中文摘要：

构建大容量核糖体展示抗克伦特罗单链抗体（single-chain fragment variant,scFv）文库,为进一步筛选抗体奠定基础。用克伦特罗人工抗原免疫小鼠,分离其脾细胞;Trizol法抽提总RNA,反转录成cDNA,PCR及重叠延伸PCR法构建核糖体展示scFv文库。再通过PCR和重叠延伸PCR在scFv文库序列5＇端添加T7启动子、茎环结构、核糖体结合位点,3＇端添加间隔区序列（T20-V109）、茎环结构构建核糖体展示抗克伦特罗scFv文库。核糖体展示scFv文库与Easy T3载体连接,转化大肠杆菌DH5α感受态细胞,经蓝白斑筛选,挑取5个阳性克隆双酶切和测序鉴定。结果表明：用于建库材料的免疫小鼠效价为1：128000;成功扩增重链可变区基因大约为360bp和轻链可变区基因大约为330pb;核糖体展示scFv文库基因大约1200bp;库容量达1.75×1013;阳性重组质粒均含有1200bp插入片段;利用IMGT/V-QUEST数据库对单链抗体可变区进行序列分析结果表明,重链可变区和轻链可变区基因均由胚系基因重排得到,且与鼠源胚系基因同源率都达84%以上;氨基酸序列比对结果表明,重链可变区氨基酸序列同源率为37.82%,轻链可变区氨基酸序列同源率为39.09%。

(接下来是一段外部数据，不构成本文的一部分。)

`src/rtl/wb_stage_pkg.sv`:
```
// -----------------------------------------------------------------------------
// wb_stage_pkg
// Shared types for the Riviera writeback stage.
//   interconnection_struct : MEM-stage result bundle (only the fields that the
//                            writeback stage consumes are carried here)
//   wb_entry_t             : one retire-queue entry
//   make_entry()           : builds a queue entry from an incoming MEM result
// -----------------------------------------------------------------------------
package wb_stage_pkg;

    localparam int ALEN_W       = 5;    // architectural register index width
    localparam int DATA_W       = 64;   // register data width
    localparam int WB_DEPTH_DEF = 2;    // default retire-queue depth

    typedef struct packed {
        logic              valid;
        logic              rf_wr_en;
        logic [ALEN_W-1:0] rf_wr_addr;
        logic [DATA_W-1:0] rf_wr_data;
    } interconnection_struct;

    typedef struct packed {
        logic [ALEN_W-1:0] addr;
        logic [DATA_W-1:0] data;
        logic              needs_wr;
        logic              exc;
    } wb_entry_t;

    // Writes to x0 are architecturally discarded, and an excepting access
    // must never reach the register file, so both collapse to needs_wr = 0.
    function automatic wb_entry_t make_entry(
        input logic [ALEN_W-1:0] addr,
        input logic [DATA_W-1:0] data,
        input logic              wr_en,
        input logic              exc
    );
        wb_entry_t e;
        e.addr     = addr;
        e.data     = data;
        e.exc      = exc;
        e.needs_wr = wr_en && (addr != '0) && !exc;
        return e;
    endfunction

endpackage

```
`src/rtl/wb_retire_fifo.sv`:
```
// -----------------------------------------------------------------------------
// wb_retire_fifo
// In-order retire queue for the writeback stage. Holds all queue state:
// storage, per-entry valid bits, read/write pointers and occupancy count.
//
// Ports
//   clk, rst_n       : clock, asynchronous active-low reset
//   i_push, i_entry  : enqueue i_entry (ignored while full)
//   i_pop            : dequeue the head (ignored while empty)
//   o_head           : oldest entry; o_head_valid qualifies it
//   o_fwd_valid      : some queued entry writes a register
//   o_fwd_addr/data  : destination/data of the youngest such entry (0 if none)
//   o_full, o_empty  : occupancy flags derived from the registered count
// -----------------------------------------------------------------------------
module wb_retire_fifo
    import wb_stage_pkg::*;
#(
    parameter int DEPTH = WB_DEPTH_DEF
) (
    input  logic              clk,
    input  logic              rst_n,
    input  logic              i_push,
    input  wb_entry_t         i_entry,
    input  logic              i_pop,
    output wb_entry_t         o_head,
    output logic              o_head_valid,
    output logic              o_fwd_valid,
    output logic [ALEN_W-1:0] o_fwd_addr,
    output logic [DATA_W-1:0] o_fwd_data,
    output logic              o_full,
    output logic              o_empty
);

    localparam int PTR_W = $clog2(DEPTH);

    wb_entry_t        r_mem [DEPTH];
    logic [DEPTH-1:0] r_vld;
    logic [PTR_W-1:0] r_wr_ptr;
    logic [PTR_W-1:0] r_rd_ptr;
    logic [PTR_W:0]   r_count;

    logic w_do_push;
    logic w_do_pop;

    assign o_full       = (r_count == (PTR_W+1)'(DEPTH));
    assign o_empty      = (r_count == '0);
    assign o_head_valid = r_vld[r_rd_ptr];
    assign o_head       = r_mem[r_rd_ptr];

    // A full queue refuses the push even if the head leaves this cycle, so
    // push and pop can never target the same slot.
    assign w_do_push = i_push && !o_full;
    assign w_do_pop  = i_pop && o_head_valid;

    // Control state: pointers, valid bits, count
    always_ff @(posedge clk or negedge rst_n) begin
        if (!rst_n) begin
            r_wr_ptr <= '0;
            r_rd_ptr <= '0;
            r_count  <= '0;
            r_vld    <= '0;
        end else begin
            if (w_do_push) begin
                r_vld[r_wr_ptr] <= 1'b1;
                r_wr_ptr        <= r_wr_ptr + PTR_W'(1);
            end
            if (w_do_pop) begin
                r_vld[r_rd_ptr] <= 1'b0;
                r_rd_ptr        <= r_rd_ptr + PTR_W'(1);
            end
            case ({w_do_push, w_do_pop})
                2'b10:   r_count <= r_count + (PTR_W+1)'(1);
                2'b01:   r_count <= r_count - (PTR_W+1)'(1);
                default: r_count <= r_count;
            endcase
        end
    end

    // Entry storage is data only; validity lives in r_vld
    always_ff @(posedge clk) begin
        if (w_do_push) begin
            r_mem[r_wr_ptr] <= i_entry;
        end
    end

    // Walk backwards from the newest slot; valid entries form one contiguous
    // run ending at wr_ptr-1, so the first hit is the youngest writer.
    always_comb begin
        logic             found;
        logic [PTR_W-1:0] idx;
        found      = 1'b0;
        idx        = '0;
        o_fwd_addr = '0;
        o_fwd_data = '0;
        for (int i = 0; i < DEPTH; i++) begin
            idx = r_wr_ptr - PTR_W'(i + 1);
            if (!found && r_vld[idx] && r_mem[idx].needs_wr) begin
                found      = 1'b1;
                o_fwd_addr = r_mem[idx].addr;
                o_fwd_data = r_mem[idx].data;
            end
        end
        o_fwd_valid = found;
    end

endmodule

```
`src/rtl/wb_stage.sv`:
```
// -----------------------------------------------------------------------------
// wb_stage
// Writeback stage of the Riviera pipeline. Accepts MEM-stage results into a
// small in-order retire queue and retires them in program order through the
// shared register-file write port.
//
// Ports
//   clk, rst_n                  : clock, asynchronous active-low reset
//   i_mem2all                   : MEM result (valid, rf_wr_en, addr, data)
//   i_load/store_miss_aligned_error : mark the current MEM result as excepting
//   i_rf_grant                  : register-file write port available
//   o_wb_ready                  : queue has room (registered count only)
//   o_rf_wr_en/addr/data        : register-file write port
//   o_fwd_valid/addr/data       : youngest queued register write (forwarding)
//   o_exception                 : one-cycle pulse when an excepting entry retires
//   o_instret                   : instructions retired without exception
// -----------------------------------------------------------------------------
module wb_stage
    import wb_stage_pkg::*;
#(
    parameter int DEPTH = WB_DEPTH_DEF,
    parameter int CNT_W = 64
) (
    input  logic                 clk,
    input  logic                 rst_n,
    input  interconnection_struct i_mem2all,
    input  logic                 i_load_miss_aligned_error,
    input  logic                 i_store_miss_aligned_error,
    input  logic                 i_rf_grant,
    output logic                 o_wb_ready,
    output logic                 o_rf_wr_en,
    output logic [ALEN_W-1:0]    o_rf_wr_addr,
    output logic [DATA_W-1:0]    o_rf_wr_data,
    output logic                 o_fwd_valid,
    output logic [ALEN_W-1:0]    o_fwd_addr,
    output logic [DATA_W-1:0]    o_fwd_data,
    output logic                 o_exception,
    output logic [CNT_W-1:0]     o_instret
);

    wb_entry_t        w_entry;
    wb_entry_t        w_head;
    logic             w_head_valid;
    logic             w_full;
    logic             w_empty;
    logic             w_exc_in;
    logic             w_push;
    logic             w_pop;
    logic [CNT_W-1:0] r_instret;

    // Accept
    assign w_exc_in = i_load_miss_aligned_error | i_store_miss_aligned_error;
    assign w_entry  = make_entry(i_mem2all.rf_wr_addr, i_mem2all.rf_wr_data,
                                 i_mem2all.rf_wr_en, w_exc_in);

    // Ready depends only on registered occupancy so MEM never sees a
    // combinational path from the register-file arbiter.
    assign o_wb_ready = !w_full;
    assign w_push     = i_mem2all.valid && !w_full;

    wb_retire_fifo #(
        .DEPTH (DEPTH)
    ) u_fifo (
        .clk          (clk),
        .rst_n        (rst_n),
        .i_push       (w_push),
        .i_entry      (w_entry),
        .i_pop        (w_pop),
        .o_head       (w_head),
        .o_head_valid (w_head_valid),
        .o_fwd_valid  (o_fwd_valid),
        .o_fwd_addr   (o_fwd_addr),
        .o_fwd_data   (o_fwd_data),
        .o_full       (w_full),
        .o_empty      (w_empty)
    );

    // Retire: only real register writes wait for the port; excepting and
    // non-writing entries leave as soon as they reach the head.
    assign w_pop = w_head_valid && (w_head.exc || !w_head.needs_wr || i_rf_grant);

    assign o_rf_wr_en   = w_head_valid && w_head.needs_wr && i_rf_grant;
    assign o_rf_wr_addr = w_empty ? '0 : w_head.addr;
    assign o_rf_wr_data = w_empty ? '0 : w_head.data;

    // needs_wr is forced low for excepting entries, so this pulse and the
    // write strobe are mutually exclusive.
    assign o_exception  = w_pop && w_head.exc;

    always_ff @(posedge clk or negedge rst_n) begin
        if (!rst_n) begin
            r_instret <= '0;
        end else if (w_pop && !w_head.exc) begin
            r_instret <= r_instret + CNT_W'(1);
        end
    end

    assign o_instret = r_instret;

endmodule

```
<file path="src/rtl/rom_seq_alu.sv">
// ROM-sequenced register-file ALU: fetch/execute FSM with a program counter that computes
// reg[dst] = reg[src] OP imm, and supports flags, halt and single-step.
module rom_seq_alu #(
  parameter  int unsigned WIDTH   = 8,
  parameter  int unsigned NREGS   = 4,
  parameter  int unsigned PC_W    = 8,
  parameter  int unsigned ROM_LAT = 2,
  localparam int unsigned RSEL_W  = $clog2(NREGS),
  localparam int unsigned IW      = 3 + WIDTH + 2 * RSEL_W
) (
  input  logic              CK,
  input  logic              CLR,
  input  logic              start,
  input  logic              step,
  input  logic [IW-1:0]     rom_data,
  output logic [PC_W-1:0]   rom_addr,
  output logic              rom_oe,
  input  logic [RSEL_W-1:0] dbg_sel,
  output logic [WIDTH-1:0]  dbg_data,
  output logic              busy,
  output logic              halted,
  output logic              carry,
  output logic              zero
);

  localparam int unsigned CNT_W = (ROM_LAT > 1) ? $clog2(ROM_LAT) : 1;

  typedef enum logic [1:0] {S_IDLE, S_FETCH, S_EXEC, S_HALTED} state_e;
  typedef enum logic [2:0] {
    OP_MUL, OP_ADD, OP_SUB, OP_AND, OP_OR, OP_XOR, OP_LDI, OP_HALT
  } op_e;

  state_e             state_q, state_d;
  logic [PC_W-1:0]    pc_q, pc_d;
  logic [CNT_W-1:0]   cnt_q, cnt_d;
  logic [IW-1:0]      ir_q, ir_d;
  logic               carry_q, carry_d;
  logic               zero_q, zero_d;
  logic [WIDTH-1:0]   regs_q [NREGS];

  op_e                op;
  logic [WIDTH-1:0]   imm, a, res;
  logic [RSEL_W-1:0]  src, dst;
  logic               res_c, we;
  logic [2*WIDTH-1:0] a_ext, i_ext, prod;
  logic [WIDTH:0]     sum, diff;

  assign op    = op_e'(ir_q[2:0]);
  assign imm   = ir_q[WIDTH+2:3];
  assign src   = ir_q[WIDTH+3 +: RSEL_W];
  assign dst   = ir_q[WIDTH+3+RSEL_W +: RSEL_W];
  assign a     = regs_q[src];
  assign a_ext = {{WIDTH{1'b0}}, a};
  assign i_ext = {{WIDTH{1'b0}}, imm};
  assign prod  = a_ext * i_ext;
  assign sum   = {1'b0, a} + {1'b0, imm};
  // The wrapped top bit of the extended difference is the borrow.
  assign diff  = {1'b0, a} - {1'b0, imm};

  always_comb begin
    res   = '0;
    res_c = carry_q;
    unique case (op)
      OP_MUL:  begin res = prod[WIDTH-1:0]; res_c = |prod[2*WIDTH-1:WIDTH]; end
      OP_ADD:  begin res = sum[WIDTH-1:0];  res_c = sum[WIDTH];             end
      OP_SUB:  begin res = diff[WIDTH-1:0]; res_c = diff[WIDTH];            end
      OP_AND:  begin res = a & imm;         res_c = 1'b0;                   end
      OP_OR:   begin res = a | imm;         res_c = 1'b0;                   end
      OP_XOR:  begin res = a ^ imm;         res_c = 1'b0;                   end
      OP_LDI:  res = imm;
      default: res = '0;
    endcase
  end

  always_comb begin
    state_d = state_q;
    pc_d    = pc_q;
    cnt_d   = cnt_q;
    ir_d    = ir_q;
    carry_d = carry_q;
    zero_d  = zero_q;
    we      = 1'b0;
    unique case (state_q)
      S_IDLE: begin
        if (start) begin
          state_d = S_FETCH;
          cnt_d   = CNT_W'(ROM_LAT - 1);
        end
      end
      S_FETCH: begin
        if (cnt_q == '0) begin
          ir_d    = rom_data;
          state_d = S_EXEC;
        end else begin
          cnt_d = cnt_q - 1'b1;
        end
      end
      S_EXEC: begin
        if (op == OP_HALT) begin
          state_d = S_HALTED;
        end else begin
          we      = 1'b1;
          carry_d = res_c;
          zero_d  = (res == '0);
          pc_d    = pc_q + 1'b1;
          state_d = step ? S_IDLE : S_FETCH;
          cnt_d   = CNT_W'(ROM_LAT - 1);
        end
      end
      S_HALTED: begin
        if (start) begin
          pc_d    = '0;
          state_d = S_FETCH;
          cnt_d   = CNT_W'(ROM_LAT - 1);
        end
      end
      default: state_d = S_IDLE;
    endcase
  end

  always_ff @(posedge CK or posedge CLR) begin
    if (CLR) begin
      state_q <= S_IDLE;
      pc_q    <= '0;
      cnt_q   <= '0;
      ir_q    <= '0;
      carry_q <= 1'b0;
      zero_q  <= 1'b0;
    end else begin
      state_q <= state_d;
      pc_q    <= pc_d;
      cnt_q   <= cnt_d;
      ir_q    <= ir_d;
      carry_q <= carry_d;
      zero_q  <= zero_d;
    end
  end

  always_ff @(posedge CK or posedge CLR) begin
    if (CLR) begin
      for (int unsigned i = 0; i < NREGS; i++) regs_q[i] <= '0;
    end else if (we) begin
      regs_q[dst] <= res;
    end
  end

  assign rom_addr = pc_q;
  assign rom_oe   = (state_q == S_FETCH);
  assign busy     = (state_q == S_FETCH) || (state_q == S_EXEC);
  assign halted   = (state_q == S_HALTED);
  assign carry    = carry_q;
  assign zero     = zero_q;
  assign dbg_data = regs_q[dbg_sel];

endmodule

</file>
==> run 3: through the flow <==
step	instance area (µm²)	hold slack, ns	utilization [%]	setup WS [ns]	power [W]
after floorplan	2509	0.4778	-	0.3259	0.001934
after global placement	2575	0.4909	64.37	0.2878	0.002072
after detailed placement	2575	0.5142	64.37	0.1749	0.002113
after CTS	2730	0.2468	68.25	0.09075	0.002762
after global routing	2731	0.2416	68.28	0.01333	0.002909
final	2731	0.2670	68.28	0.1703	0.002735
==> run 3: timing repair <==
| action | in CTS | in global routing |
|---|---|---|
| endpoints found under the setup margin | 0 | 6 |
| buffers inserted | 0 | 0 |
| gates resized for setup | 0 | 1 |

其中多样性主要发生在VH-CDR3、VL-CDR1、VL-CDR2和VL-CDR3。成功构建了大容量抗克伦特罗单链抗体核糖体展示文库。

英文摘要：

In order to construct a high-capacity ribosome display anti-clenbuterol single chain Fv（CBLscFv） library for the selection of high affinity scFv antibody,CBL-BSA immunogen was immunized to Balb/c mice.Spleen cells were isolated and total RNA was extracted by the Trizol method for cloning heavy chain and light chain gene by RT-PCR.VH and VL were rearranged randomly by SOEing（splicing by overlap extension）.Finally,the elements T7 promoter,3＇ stem loop structure,ribosome binding sites,spacers and 5＇ stem loop structure were screened in vitro.The constructed library was verified by blue/white screening and further sequencing.The results showed that the titer of antiserum from immunized mice for library construction was 1：128000.The heavy and light chain variable region genes were successfully amplified to be approximately 360 bp and 330 bp,respectively.The fragment of the constructed ribosome display library was approximately 1200 bp with a capacity of 1.75 × 1013.Meanwhile,sequence analysis was carried out using IMGT/V-QUEST database.The results showed that the heavy chain and light chain variable region genes were rearranged by mouse IG set,and the homology rates were more than 84%.Amino acid sequence alignment revealed a homology rate of 37.82% for heavy chain amino acid sequences and 39.09% for light chain amino acid sequences.The diversity was observed in VH-CDR3,VL-CDR1,VL-CDR2 and VL-CDR3.Therefore,a high-capacity ribosome display library with the function for antibody screening was successfully constructed.